Pourtant, depuis des mois, des signaux positifs ont pu être enregistrés, comme par exemple le numéro d'aide gratuit, le 3919 disponible 7 jours sur 7 et 24 h sur 24h. "Oui, il y a des choses qui ont été mises en place. Par exemple le téléphone grave-danger, les ordonnances de protection, les bracelets anti-rapprochement... Mais sur le terrain, elles sont très peu appliquées par manque de moyens financiers, humains et matériels", ajoute-t-elle. En un an, près de 390 téléphones grave danger ont été distribués, comme s'en est félicité récemment le ministre de la Justice, Eric Dupont-Moretti, "mais il y a 230 000 femmes victimes de violences en France. Donc oui, c'est sûr, c'est une bonne chose pour ces 390 femmes, mais ce n'est pas normal, c'est ridicule !", s'insurge Marylie Breuil. 

Espagne, Nouvelle-Zélande, Québec : plus que des expérimentations, des lois spécifiques

Selon ONU Femmes, l’Espagne bénéficie d’une des lois les plus protectrices dans le monde. Une loi-cadre intitulée : "Mesure de protection intégrale contre les violences conjugales" a été votée en 2004. Elle a été complétée en 2017 par une loi "pacte d’État" contenant 290 mesures interministérielles. Dans les faits, ces lois se traduisent par "des équipes de police spécialisées et référentes pour le suivi des dossiers, des tribunaux spécialisés pour traiter des violences de genre, aussi bien au civil qu’au pénal, ainsi qu’une protection complète et immédiate de la victime. La victime peut bénéficier de l’autorité parentale exclusive", expliquait Marie-Pierre Badré, la présidente du centre Hubertine Auclert, lors d'un débat en visioconférence. L’Espagne délivre également 17 fois plus d’ordonnances de protection que la France et dispose de 33 % d’hébergements spécialisés supplémentaires. Chaque année, le gouvernement espagnol consacre 748 millions d'euros à la lutte contre les violences faites aux femmes, cela représente 16 euros par an et par habitant, contre 5 eurs seulement en France.

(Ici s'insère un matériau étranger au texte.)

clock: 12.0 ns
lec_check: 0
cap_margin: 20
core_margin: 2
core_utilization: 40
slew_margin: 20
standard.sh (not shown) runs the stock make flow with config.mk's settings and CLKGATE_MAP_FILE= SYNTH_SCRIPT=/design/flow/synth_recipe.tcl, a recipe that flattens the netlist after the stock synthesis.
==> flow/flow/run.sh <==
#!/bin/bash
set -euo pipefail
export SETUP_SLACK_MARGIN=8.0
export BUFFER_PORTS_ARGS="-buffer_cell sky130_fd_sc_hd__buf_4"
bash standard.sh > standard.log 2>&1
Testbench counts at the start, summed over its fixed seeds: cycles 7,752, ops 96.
Source: an optimization exercise on an open RTL-to-GDS flow (aim: small area, a short achievable clock period and few clock cycles). Production flows keep margins and buffers that such runs may drop.
Only simulation tests tie the RTL to the original design; equivalence was not proved.

## flow/design.v (module list and top-level ports; edited modules follow where they fit)
// module euler_fa: 4 lines
// module euler_booth_enc: 15 lines
// module euler_mac: 1422 lines
// module euler_mac_cs: 1426 lines
// module euler_mac_a: 1296 lines
// module euler_mac_b: 268 lines
// module euler_axis: 61 lines
// module euler_step: 83 lines
module euler_step
#(
  parameter int N    = fixed_pkg::N_DEF,
  parameter int AXES = fixed_pkg::AXES_DEF
) (
  input  logic              clk,
  input  logic              rst_n,
  input  logic              in_valid,
  output logic              in_ready,
  input  logic [N*AXES-1:0] in_pos,
  input  logic [N*AXES-1:0] in_vel,
  input  logic [N*AXES-1:0] in_acc,
  input  logic [N-1:0]      in_dt,
  output logic              out_valid,
  input  logic              out_ready,
  output logic [N*AXES-1:0] out_pos,
  output logic [N*AXES-1:0] out_vel,
  output logic [31:0]       step_cnt
);
  // ...
==> flow/flow/run.sh <==
#!/bin/bash
# Standard ORFS layout (the standard.sh, unchanged synthesis), but with timing repair
# aimed at a tighter setup target: SETUP_SLACK_MARGIN asks repair_timing for that much
# slack at the design's own clock and constraints (constraint.sdc is not changed).
set -euo pipefail
MARGIN=$(cat flow/margin.txt)
bash standard.sh SETUP_SLACK_MARGIN=$MARGIN TNS_END_PERCENT=100 finish > run_make.log 2>&1
==> flow/flow/margin.txt <==
14.5
==> flow/standard.sh <==
#!/bin/bash
# synth_recipe.tcl (not shown) runs the flow's synth.tcl, then flattens the netlist and writes it again
# the make line also repeats each setting of config.mk as NAME=value (left out here)
make -C /OpenROAD-flow-scripts/flow DESIGN_CONFIG=/design/flow/config.mk WORK_HOME=/design/flow/orfs CLKGATE_MAP_FILE= SYNTH_SCRIPT=/design/flow/synth_recipe.tcl "${@:-finish}"
==> flow/config.mk <==
export PLATFORM = sky130hd
export DESIGN_NAME = euler_step
export DESIGN_NICKNAME = euler_step
export VERILOG_FILES = /design/flow/design.v
export SDC_FILE = /design/flow/constraint.sdc
export NUM_CORES = 4
export LEC_CHECK = 0
export CAP_MARGIN = 20
export CORE_MARGIN = 2
export CORE_UTILIZATION = 55
export SLEW_MARGIN = 20
export SYNTH_HIERARCHICAL = 1
==> flow/constraint.sdc <==
create_clock -name core_clock -period 20.0 [get_ports {clk}]
set_input_delay 4.0000 -clock core_clock [delete_from_list [all_inputs] [get_ports {clk}]]
set_output_delay 4.0000 -clock core_clock [all_outputs]
set_load 0.01 [all_outputs]
Context: an optimization exercise on an open-source flow, tuned for small area. The choices shown serve that exercise and are no tape-out recipe.
Function was checked by simulation only, so behaviour that the tests miss may differ from the original.
No activity file was given, so power comes from the tool's default toggle rates.

**flow/run.sh**
```bash
#!/bin/bash
# synth_recipe.tcl (not shown) runs the flow's synth.tcl, then flattens the netlist and writes it again
# the make line also repeats each setting of config.mk as NAME=value (left out here)
make -C /OpenROAD-flow-scripts/flow DESIGN_CONFIG=/design/flow/config.mk WORK_HOME=/design/flow/orfs CLKGATE_MAP_FILE= SYNTH_SCRIPT=/design/flow/synth_recipe.tcl finish
```
**flow/config.mk**
```make
export PLATFORM = sky130hd
export DESIGN_NAME = regfile_mp
export DESIGN_NICKNAME = regfile_mp
export VERILOG_FILES = /design/flow/design.v
export SDC_FILE = /design/flow/constraint.sdc
export NUM_CORES = 4
export LEC_CHECK = 0
export CAP_MARGIN = 20
export CORE_MARGIN = 2
export CORE_UTILIZATION = 30
export SLEW_MARGIN = 20
```
**flow/constraint.sdc**
```tcl
create_clock -name core_clock -period 8.0 [get_ports {clk}]
set_input_delay 1.6000 -clock core_clock [delete_from_list [all_inputs] [get_ports {clk}]]
set_output_delay 1.6000 -clock core_clock [all_outputs]
set_load 0.01 [all_outputs]
```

Le processus judiciaire peut souvent représenter un deuxième traumatisme, un véritable tordeur et rouleau compresseur jugés pires que les agressions sexuelles elles-mêmes.
Kharoll-Ann Souffrant, journal Le Metro

Le gouvernement du Québec, guidé par un comité d’experts, a déposé le rapport Rebâtir la confiance en décembre 2020. "Parmi les 190 recommandations, on retrouve l’instauration d’un tribunal spécialisé en agressions sexuelles qui serait composé d’acteurs juridiques plus formés à la réalité des personnes survivantes de violences sexuelles, et ce dans le but de rendre ce système plus humain. Le gouvernement a récemment déposé un projet de loi pour mettre en œuvre cette recommandation", rapporte Kharoll-Ann Souffrant, militante québécoise sur le site d'info du journal Metro. La Nouvelle-Zélande et l'Afrique du Sud mènent déjà ces expérimentations. 

"Des études scientifiques, des livres et des essais écrits par des militantes féministes, des juristes et des survivantes ont démontré que le processus judiciaire peut souvent représenter un deuxième traumatisme, un véritable tordeur et rouleau compresseur jugés pires que les agressions sexuelles elles-mêmes, et ce dans de nombreuses juridictions", ajoute la jeune femme.